Ein Radfahrer steigt in einen ICE der Deutschen Bahn
IMAGO / Rüdiger Wölk
Bild: IMAGO / Rüdiger Wölk Download (mp3, 2 MB)

100 Sekunden Leben - Fahrplanänderung

Unser Kolumnist Thomas Hollmann will mit dem Zug verreisen - und sein Fahrrad mitnehmen. Dann ist er aber plötzlich von der Deutschen Bahn in helle Aufregung versetzt worden.

 

Die Mail kam vor einer Woche. "Guten Abend Thomas Hollmann", hieß es darin nicht unfreundlich. Dass ich die Deutsche Bahn schon zurückgrüßen wollte. Aber dann habe ich den Betreff gesehen: "Fahrplanänderung“.

Wie, Änderung? Ich habe mein Rad dabei. Da darf sich nichts ändern. Beim letzten Mal, als sich was änderte, war die Reise vorbei, ehe sie begonnen hatte. Denn der geänderte Zug hatte kein Fahrradabteil.

Die mitgemailte Reiseempfehlung der Deutschen Bahn lautete: 7.33 Uhr mit dem ICE 73 ab Gleis 3, Weiterfahrt in Hanau mit dem RE85 um 11.51 Uhr. Komisch, genauso habe ich es gebucht. Sollte die Bahn versuchen, mich psychisch zu destabilisieren, dass ich lieber zu Hause bleibe und das Ticket nochmal verkauft werden kann?

Eine Frage für die Service-Nummer der Deutschen Bahn: 2970. Tatsächlich hob jemand ab. Die Frau war sogar eine echte Frau und keine mit künstlicher Intelligenz.

"Kenn‘ wa", meinte die DB-Mitarbeiterin in vertrautem Ton.

"Wie, was kennen Sie?"

"Na, Fahrplanänderungen, die keine sind."

"Aha."

"Da hat sich wahrscheinlich das Gleis geändert."

"Und dann ändert sich gleich der ganze Fahrplan?"

"Genau."

"Die Gleise haben sich aber nicht geändert. Gleis 3 und Gleis 1."

"Dann die Abfahrtszeiten."

"Ne, die auch nicht – 7.33 Uhr und 11.51 Uhr weiter."

"Moment!"

11.51 Uhr stimme nicht mehr. Das sei jetzt 11.52 Uhr. Das stehe da auch: 11.52 Uhr. Ob ich noch eine weitere Frage hätte?

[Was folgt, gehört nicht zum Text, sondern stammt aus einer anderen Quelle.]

[src/rtl/oat_entry_table.sv]
module oat_entry_table #(
    parameter int IDX_W = 4
) (
    input  logic                  clk,
    input  logic                  rst_n,
    input  logic [(1<<IDX_W)-1:0] wr_lo,
    input  logic [(1<<IDX_W)-1:0] wr_hi,
    input  logic [31:0]           wdata,
    input  logic [IDX_W-1:0]      look_idx,
    input  logic [IDX_W-1:0]      rd_idx,
    output logic [63:0]           look_entry,
    output logic [63:0]           rd_entry
);
    localparam int DEPTH = 1 << IDX_W;

    logic [63:0] ent_w [DEPTH];

    for (genvar g = 0; g < DEPTH; g++) begin : g_ent
        logic [31:0] lo_r;
        logic [31:0] hi_r;

        always_ff @(posedge clk or negedge rst_n) begin
            if (!rst_n) begin
                lo_r <= '0;
                hi_r <= '0;
            end else begin
                if (wr_lo[g]) lo_r <= wdata;
                if (wr_hi[g]) hi_r <= wdata;
            end
        end

        assign ent_w[g] = {hi_r, lo_r};
    end

    // Reads see register contents, so a same-edge write is not visible yet
    assign look_entry = ent_w[look_idx];
    assign rd_entry   = ent_w[rd_idx];

endmodule

[src/rtl/oat_addr_compose.sv]
module oat_addr_compose
    import oat_pkg::*;
#(
    parameter int LOCAL_AW = 20,
    parameter int WIN_W    = 16
) (
    input  logic                xlat_en,
    input  logic [LOCAL_AW-1:0] local_addr,
    input  logic [OUT_AW-1:0]   entry,
    output oat_xlat_t           res
);
    localparam logic [OUT_AW-1:0] LO_MASK = (64'd1 << WIN_W) - 64'd1;

    logic [OUT_AW-1:0] local_ext;
    logic [OUT_AW-1:0] mapped;

    always_comb begin
        local_ext = OUT_AW'(local_addr);
        mapped    = (entry & ~LO_MASK) | (local_ext & LO_MASK);
        res.addr  = xlat_en ? mapped : local_ext;
        res.is32  = (res.addr[OUT_AW-1:32] == '0);
    end

endmodule

[src/rtl/oat_out_stage.sv]
module oat_out_stage
    import oat_pkg::*;
#(
    parameter int BURST_W = 8,
    parameter int TAG_W   = 6
) (
    input  logic               clk,
    input  logic               rst_n,
    input  logic               in_valid,
    output logic               in_ready,
    input  oat_xlat_t          in_res,
    input  logic [BURST_W-1:0] in_burst,
    input  logic [TAG_W-1:0]   in_tag,
    output logic               out_valid,
    input  logic               out_ready,
    output logic [OUT_AW-1:0]  out_addr,
    output logic               out_addr32,
    output logic               out_addr64,
    output logic [BURST_W-1:0] out_burst,
    output logic [TAG_W-1:0]   out_tag
);
    oat_state_e state_q, state_d;
    logic       load;

    assign in_ready = (state_q == OAT_EMPTY) || out_ready;
    assign load     = in_valid && in_ready;

    always_comb begin
        state_d = state_q;
        unique case (state_q)
            OAT_EMPTY: if (load) state_d = OAT_FULL;              // FILL
            OAT_FULL: begin
                if (out_ready && !in_valid) state_d = OAT_EMPTY;  // DRAIN
                else                        state_d = OAT_FULL;   // REFILL / STALL
            end
            default: state_d = OAT_EMPTY;
        endcase
    end

    always_ff @(posedge clk or negedge rst_n) begin
        if (!rst_n) state_q <= OAT_EMPTY;
        else        state_q <= state_d;
    end

    always_ff @(posedge clk or negedge rst_n) begin
        if (!rst_n) begin
            out_addr   <= '0;
            out_addr32 <= 1'b1;
            out_burst  <= '0;
            out_tag    <= '0;
        end else if (load) begin
            out_addr   <= in_res.addr;
            out_addr32 <= in_res.is32;
            out_burst  <= in_burst;
            out_tag    <= in_tag;
        end
    end

    assign out_valid  = (state_q == OAT_FULL);
    assign out_addr64 = !out_addr32;

endmodule

[src/rtl/outb_xlat_top.sv]
module outb_xlat_top
    import oat_pkg::*;
#(
    parameter int                LOCAL_AW = 20,
    parameter int                WIN_W    = 16,
    parameter int                IDX_W    = 4,
    parameter int                BURST_W  = 8,
    parameter int                TAG_W    = 6,
    parameter int                CFG_AW   = 14,
    parameter logic [CFG_AW-1:0] CFG_BASE = 14'h3000
) (
    input  logic                clk,
    input  logic                rst_n,
    input  logic                xlat_en,
    input  logic                req_valid,
    output logic                req_ready,
    input  logic [LOCAL_AW-1:0] req_addr,
    input  logic [BURST_W-1:0]  req_burst,
    input  logic [TAG_W-1:0]    req_tag,
    output logic                out_valid,
    input  logic                out_ready,
    output logic [63:0]         out_addr,
    output logic                out_addr32,
    output logic                out_addr64,
    output logic [BURST_W-1:0]  out_burst,
    output logic [TAG_W-1:0]    out_tag,
    input  logic                cfg_wr_en,
    input  logic                cfg_rd_en,
    input  logic [CFG_AW-1:0]   cfg_addr,
    input  logic [31:0]         cfg_wdata,
    output logic                cfg_rvalid,
    output logic [31:0]         cfg_rdata
);
    localparam int DEPTH  = 1 << IDX_W;
    localparam int IDX_LO = WIN_W;
    localparam int IDX_HI = WIN_W + IDX_W - 1;

    logic                 dec_hit;
    logic [IDX_W-1:0]     dec_idx;
    logic                 dec_half_hi;
    logic [DEPTH-1:0]     wr_lo;
    logic [DEPTH-1:0]     wr_hi;
    logic [OUT_AW-1:0]    look_entry;
    logic [OUT_AW-1:0]    rd_entry;
    oat_xlat_t            xres;

    oat_cfg_decode #(
        .CFG_AW  (CFG_AW),
        .IDX_W   (IDX_W),
        .CFG_BASE(CFG_BASE)
    ) dec_i (
        .cfg_addr (cfg_addr),
        .cfg_wr_en(cfg_wr_en),
        .hit      (dec_hit),
        .idx      (dec_idx),
        .half_hi  (dec_half_hi),
        .wr_lo    (wr_lo),
        .wr_hi    (wr_hi)
    );

    oat_entry_table #(
        .IDX_W(IDX_W)
    ) tbl_i (
        .clk       (clk),
        .rst_n     (rst_n),
        .wr_lo     (wr_lo),
        .wr_hi     (wr_hi),
        .wdata     (cfg_wdata),
        .look_idx  (req_addr[IDX_HI:IDX_LO]),
        .rd_idx    (dec_idx),
        .look_entry(look_entry),
        .rd_entry  (rd_entry)
    );

    oat_addr_compose #(
        .LOCAL_AW(LOCAL_AW),
        .WIN_W   (WIN_W)
    ) cmp_i (
        .xlat_en   (xlat_en),
        .local_addr(req_addr),
        .entry     (look_entry),
        .res       (xres)
    );

    oat_out_stage #(
        .BURST_W(BURST_W),
        .TAG_W  (TAG_W)
    ) ostg_i (
        .clk       (clk),
        .rst_n     (rst_n),
        .in_valid  (req_valid),
        .in_ready  (req_ready),
        .in_res    (xres),
        .in_burst  (req_burst),
        .in_tag    (req_tag),
        .out_valid (out_valid),
        .out_ready (out_ready),
        .out_addr  (out_addr),
        .out_addr32(out_addr32),
        .out_addr64(out_addr64),
        .out_burst (out_burst),
        .out_tag   (out_tag)
    );

    // Register read-back, one cycle after the strobe
    always_ff @(posedge clk or negedge rst_n) begin
        if (!rst_n) begin
            cfg_rvalid <= 1'b0;
            cfg_rdata  <= '0;
        end else begin
            cfg_rvalid <= cfg_rd_en;
            if (cfg_rd_en) begin
                if (!dec_hit)         cfg_rdata <= '0;
                else if (dec_half_hi) cfg_rdata <= rd_entry[63:32];
                else                  cfg_rdata <= rd_entry[31:0];
            end
        end
    end

endmodule
`src/rtl/acq_pkg.sv`:
```
package acq_pkg;
  typedef enum logic [2:0] {
    ST_IDLE    = 3'd0,
    ST_TRIGGER = 3'd1,
    ST_LATENCY = 3'd2,
    ST_RECORD  = 3'd3,
    ST_DONE    = 3'd4
  } acq_state_e;
endpackage

```
`src/rtl/acq_regs.sv`:
```
module acq_regs #(
  parameter int HOST_W   = 16,
  parameter int LAT_W    = 12,
  parameter int AW       = 9,
  parameter int LAT_INIT = 16
) (
  input  logic              clk,
  input  logic              rst_n,
  input  logic              host_wr,
  input  logic [1:0]        host_addr,
  input  logic [HOST_W-1:0] host_wdata,
  output logic [HOST_W-1:0] host_rdata,
  output logic              start_req,
  input  logic              start_acc,
  input  logic              done_set,
  input  logic              busy,
  output logic [LAT_W-1:0]  lat_o,
  output logic [AW-1:0]     nm1_o,
  output logic              done_o
);
  logic [LAT_W-1:0] lat_q, lat_d;
  logic [AW-1:0]    nm1_q, nm1_d;
  logic             done_q, done_d;
  logic             lat_en, nm1_en;

  assign start_req = host_wr && (host_addr == 2'd0) && host_wdata[0];
  assign lat_en    = host_wr && (host_addr == 2'd1);
  assign nm1_en    = host_wr && (host_addr == 2'd2);

  always_comb begin
    lat_d  = lat_en ? host_wdata[LAT_W-1:0] : lat_q;
    nm1_d  = nm1_en ? host_wdata[AW-1:0]    : nm1_q;
    done_d = done_q;
    if (start_acc)     done_d = 1'b0;
    else if (done_set) done_d = 1'b1;
  end

  always_ff @(posedge clk or negedge rst_n) begin
    if (!rst_n) begin
      lat_q  <= LAT_W'(LAT_INIT);
      nm1_q  <= {AW{1'b1}};
      done_q <= 1'b0;
    end else begin
      lat_q  <= lat_d;
      nm1_q  <= nm1_d;
      done_q <= done_d;
    end
  end

  always_comb begin
    host_rdata = '0;
    case (host_addr)
      2'd0:    host_rdata[1:0]       = {busy, done_q};
      2'd1:    host_rdata[LAT_W-1:0] = lat_q;
      2'd2:    host_rdata[AW-1:0]    = nm1_q;
      default: host_rdata            = '0;
    endcase
  end

  assign lat_o  = lat_q;
  assign nm1_o  = nm1_q;
  assign done_o = done_q;

  AST_DONE_HOLD: assert property (@(posedge clk) disable iff (!rst_n)
    (done_q && !start_acc) |=> done_q);
  AST_DONE_CLEAR: assert property (@(posedge clk) disable iff (!rst_n)
    start_acc |=> !done_q);
endmodule

```
`src/rtl/acq_fsm.sv`:
```
module acq_fsm
  import acq_pkg::*;
#(
  parameter int LAT_W       = 12,
  parameter int AW          = 9,
  parameter int TRIG_PULSES = 3
) (
  input  logic             clk,
  input  logic             rst_n,
  input  logic             start_req,
  input  logic [LAT_W-1:0] lat_i,
  input  logic [AW-1:0]    nm1_i,
  output logic             start_acc,
  output logic             done_set,
  output logic             busy,
  output logic             trig,
  output logic             rec_en,
  output logic [AW-1:0]    rec_idx
);
  localparam int CW_A = (LAT_W > AW + 1) ? LAT_W : AW + 1;
  localparam int CW   = (CW_A > $clog2(2 * TRIG_PULSES) + 1) ? CW_A : $clog2(2 * TRIG_PULSES) + 1;
  localparam logic [CW-1:0] TRIG_LAST = CW'(2 * TRIG_PULSES - 1);

  acq_state_e       state_q, state_d;
  logic [CW-1:0]    cnt_q, cnt_d;
  logic [LAT_W-1:0] lat_q;
  logic [AW-1:0]    nm1_q;
  logic [CW-1:0]    lat_last;
  logic             last;

  assign start_acc = start_req && (state_q == ST_IDLE);
  assign lat_last  = (lat_q == '0) ? '0 : CW'(lat_q) - CW'(1);

  always_comb begin
    case (state_q)
      ST_TRIGGER: last = (cnt_q == TRIG_LAST);
      ST_LATENCY: last = (cnt_q == lat_last);
      ST_RECORD:  last = (cnt_q == CW'(nm1_q));
      default:    last = 1'b1;
    endcase
  end

  always_comb begin
    state_d = state_q;
    cnt_d   = cnt_q + CW'(1);
    case (state_q)
      ST_IDLE: begin
        cnt_d = '0;
        if (start_acc) state_d = ST_TRIGGER;
      end
      ST_TRIGGER: if (last) begin state_d = ST_LATENCY; cnt_d = '0; end
      ST_LATENCY: if (last) begin state_d = ST_RECORD;  cnt_d = '0; end
      ST_RECORD:  if (last) begin state_d = ST_DONE;    cnt_d = '0; end
      default:    begin state_d = ST_IDLE; cnt_d = '0; end
    endcase
  end

  always_ff @(posedge clk or negedge rst_n) begin
    if (!rst_n) begin
      state_q <= ST_IDLE;
      cnt_q   <= '0;
    end else begin
      state_q <= state_d;
      cnt_q   <= cnt_d;
    end
  end

  always_ff @(posedge clk or negedge rst_n) begin
    if (!rst_n) begin
      lat_q <= '0;
      nm1_q <= '0;
    end else if (start_acc) begin
      lat_q <= lat_i;
      nm1_q <= nm1_i;
    end
  end

  assign done_set = (state_q == ST_RECORD) && last;
  assign busy     = (state_q != ST_IDLE);
  assign trig     = (state_q == ST_TRIGGER) && !cnt_q[0];
  assign rec_en   = (state_q == ST_RECORD);
  assign rec_idx  = cnt_q[AW-1:0];

  AST_TRIG_SINGLE: assert property (@(posedge clk) disable iff (!rst_n)
    trig |=> !trig);
  AST_START_IGNORED: assert property (@(posedge clk) disable iff (!rst_n)
    (start_req && state_q != ST_IDLE && state_q != ST_DONE) |=> (state_q != ST_TRIGGER || cnt_q != '0));
  AST_TRIG_FIRST: assert property (@(posedge clk) disable iff (!rst_n)
    start_acc |=> trig);
endmodule

```
`src/rtl/acq_wrport.sv`:
```
module acq_wrport #(
  parameter int DATA_W = 12,
  parameter int AW     = 9
) (
  input  logic              clk,
  input  logic              rst_n,
  input  logic              rec_en,
  input  logic [AW-1:0]     rec_idx,
  input  logic              trig,
  input  logic [DATA_W-1:0] sample_i,
  output logic              buf_we_o,
  output logic [AW-1:0]     buf_addr_o,
  output logic [DATA_W-1:0] buf_data_o
);
  assign buf_we_o   = rec_en;
  assign buf_addr_o = rec_idx;
  assign buf_data_o = sample_i;

  AST_ADDR_STEP: assert property (@(posedge clk) disable iff (!rst_n)
    (buf_we_o && $past(buf_we_o)) |-> (buf_addr_o == $past(buf_addr_o) + AW'(1)));
  AST_ADDR_FIRST: assert property (@(posedge clk) disable iff (!rst_n)
    $rose(buf_we_o) |-> (buf_addr_o == '0));
  AST_NO_TRIG_DURING_WRITE: assert property (@(posedge clk) disable iff (!rst_n)
    !(trig && buf_we_o));
endmodule

```
`src/rtl/acq_capture_ctrl.sv`:
```
module acq_capture_ctrl #(
  parameter int DATA_W      = 12,
  parameter int LAT_W       = 12,
  parameter int DEPTH       = 512,
  parameter int TRIG_PULSES = 3,
  parameter int LAT_INIT    = 16,
  parameter int HOST_W      = 16,
  localparam int AW         = $clog2(DEPTH)
) (
  input  logic              clk,
  input  logic              rst_n,
  input  logic              host_wr,
  input  logic [1:0]        host_addr,
  input  logic [HOST_W-1:0] host_wdata,
  output logic [HOST_W-1:0] host_rdata,
  output logic              trig_o,
  input  logic [DATA_W-1:0] sample_i,
  output logic              buf_we_o,
  output logic [AW-1:0]     buf_addr_o,
  output logic [DATA_W-1:0] buf_data_o
);
  logic [1:0]       rst_sync_q;
  logic             rst_n_s;
  logic             start_req, start_acc, done_set, busy, done;
  logic             rec_en, trig;
  logic [AW-1:0]    rec_idx, nm1;
  logic [LAT_W-1:0] lat;

  always_ff @(posedge clk or negedge rst_n) begin
    if (!rst_n) rst_sync_q <= 2'b00;
    else        rst_sync_q <= {rst_sync_q[0], 1'b1};
  end
  assign rst_n_s = rst_sync_q[1];

  acq_regs #(.HOST_W(HOST_W), .LAT_W(LAT_W), .AW(AW), .LAT_INIT(LAT_INIT)) u_regs (
    .clk(clk), .rst_n(rst_n_s), .host_wr(host_wr), .host_addr(host_addr),
    .host_wdata(host_wdata), .host_rdata(host_rdata), .start_req(start_req),
    .start_acc(start_acc), .done_set(done_set), .busy(busy),
    .lat_o(lat), .nm1_o(nm1), .done_o(done));

  acq_fsm #(.LAT_W(LAT_W), .AW(AW), .TRIG_PULSES(TRIG_PULSES)) u_fsm (
    .clk(clk), .rst_n(rst_n_s), .start_req(start_req), .lat_i(lat), .nm1_i(nm1),
    .start_acc(start_acc), .done_set(done_set), .busy(busy), .trig(trig),
    .rec_en(rec_en), .rec_idx(rec_idx));

  acq_wrport #(.DATA_W(DATA_W), .AW(AW)) u_wrport (
    .clk(clk), .rst_n(rst_n_s), .rec_en(rec_en), .rec_idx(rec_idx), .trig(trig),
    .sample_i(sample_i), .buf_we_o(buf_we_o), .buf_addr_o(buf_addr_o),
    .buf_data_o(buf_data_o));

  assign trig_o = trig;

  AST_DONE_AFTER_WRITES: assert property (@(posedge clk) disable iff (!rst_n_s)
    $fell(buf_we_o) |-> (done && busy));
  AST_IDLE_AFTER_DONE: assert property (@(posedge clk) disable iff (!rst_n_s)
    (done && !busy) |-> (!trig_o && !buf_we_o));
endmodule

```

Hatte ich nicht. Weiß ich doch jetzt, dass Fahrpläne der Deutschen Bahn nur so lange gelten, bis sie warum auch immer geändert werden und dass der Dichter Matthias Claudius nicht mehr zeitgemäß ist. "Wenn jemand eine Reise tut, so kann er was erzählen". Stimmt nicht. Vorher kann man leider auch schon eine Menge erzählen.